Sources: Pentagon watchdogs find Hegseth endangered troops with Signal chat leak
Following an 8-month investigation, the Defense Department Inspector General is ready to release its report on Defense Secretary Pete Hegseth’s use of the messaging app Signal. Back in March, the US military was carrying out strikes on Yemen to counter the Houthis, the armed group that controls most of the country. Before the attacks got underway, Hegseth shared exact attack plans on Signal in a group chat with other Cabinet members, as well as on a second group chat that included members of his family and his personal attorney.
News of the Cabinet members’ group chat came to light after then-National Security Advisor Mike Waltz inadvertently added journalist Jeffrey Goldberg to the chat. Goldberg, editor-in-chief of The Atlantic, later published an article detailing what was shared in the chat and who was participating. Waltz later resigned his position and is now US Ambassador to the UN. News of the second group chat where Hegseth shared sensitive intelligence on the strike emerged a few weeks later.

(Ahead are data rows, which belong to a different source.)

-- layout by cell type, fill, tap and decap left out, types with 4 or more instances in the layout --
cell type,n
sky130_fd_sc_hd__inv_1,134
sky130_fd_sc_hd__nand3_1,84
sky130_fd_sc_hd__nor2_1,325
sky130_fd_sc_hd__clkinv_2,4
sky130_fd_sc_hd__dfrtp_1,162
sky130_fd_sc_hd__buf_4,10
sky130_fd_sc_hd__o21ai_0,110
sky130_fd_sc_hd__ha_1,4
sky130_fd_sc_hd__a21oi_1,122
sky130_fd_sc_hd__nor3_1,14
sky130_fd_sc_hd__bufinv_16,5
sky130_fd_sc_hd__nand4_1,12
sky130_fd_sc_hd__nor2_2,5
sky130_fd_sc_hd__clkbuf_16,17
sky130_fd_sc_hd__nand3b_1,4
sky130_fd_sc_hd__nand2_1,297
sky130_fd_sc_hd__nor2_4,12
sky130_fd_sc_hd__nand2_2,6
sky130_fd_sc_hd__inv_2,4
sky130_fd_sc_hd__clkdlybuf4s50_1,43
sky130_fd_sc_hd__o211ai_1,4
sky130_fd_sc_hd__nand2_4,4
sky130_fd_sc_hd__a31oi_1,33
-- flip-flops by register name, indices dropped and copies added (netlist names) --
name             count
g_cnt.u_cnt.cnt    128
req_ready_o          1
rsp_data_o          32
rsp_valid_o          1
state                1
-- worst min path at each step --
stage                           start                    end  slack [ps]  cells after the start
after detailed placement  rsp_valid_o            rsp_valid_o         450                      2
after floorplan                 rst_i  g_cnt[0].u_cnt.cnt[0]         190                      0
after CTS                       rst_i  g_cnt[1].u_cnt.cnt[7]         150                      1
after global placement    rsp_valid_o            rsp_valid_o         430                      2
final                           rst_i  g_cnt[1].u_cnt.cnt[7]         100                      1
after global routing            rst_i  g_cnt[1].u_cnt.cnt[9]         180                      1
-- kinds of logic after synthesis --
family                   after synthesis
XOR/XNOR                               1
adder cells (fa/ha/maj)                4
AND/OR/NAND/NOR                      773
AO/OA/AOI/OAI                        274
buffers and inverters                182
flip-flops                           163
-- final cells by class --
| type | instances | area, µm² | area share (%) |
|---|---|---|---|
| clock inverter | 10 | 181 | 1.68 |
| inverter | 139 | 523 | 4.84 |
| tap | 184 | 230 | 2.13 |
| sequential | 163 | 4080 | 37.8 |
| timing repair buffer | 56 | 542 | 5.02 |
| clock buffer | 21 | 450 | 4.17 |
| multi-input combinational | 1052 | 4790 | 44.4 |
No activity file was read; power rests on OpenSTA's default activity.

The DDOIG has delivered a classified version of its report to members of Congress as well as to Hegseth. A declassified version may be published as soon as Thursday. Officials familiar with the classified version told CNN that the DDOIG found that Hegseth’s use of Signal in this instance risked putting US troops in danger. Furthermore, the report found there was no evidence that Hegseth had declassified information relayed to him by the general overseeing the operation before sharing it in both group chats.
More scrutiny for Hegseth
The report comes as members of Congress, including Mississippi Sen. Roger Wicker (who heads the Senate Armed Services Committee), are already scrutinizing Hegseth’s fitness for office. Congressional committees are probing reports that the Navy carried out a “double tap” strike to kill survivors of a first strike on a Caribbean boat in September. They apparently carried out this strike to fulfill Hegseth’s orders to leave no survivors. Strikes on defenseless adversaries are war crimes in violation of the Geneva Convention. The White House has admitted the second strike occurred, but claim it was lawful. After initially denying the reports, Hegseth now says he couldn’t see the survivors due to “the fog of war”.
Hegseth has previously said he wanted to throw out the “rules of engagement” which protect civilians in war. In his own book, published last year, Hegseth boasted about telling troops under his command during the Iraq war to disregard legal advice on the rules of engagement.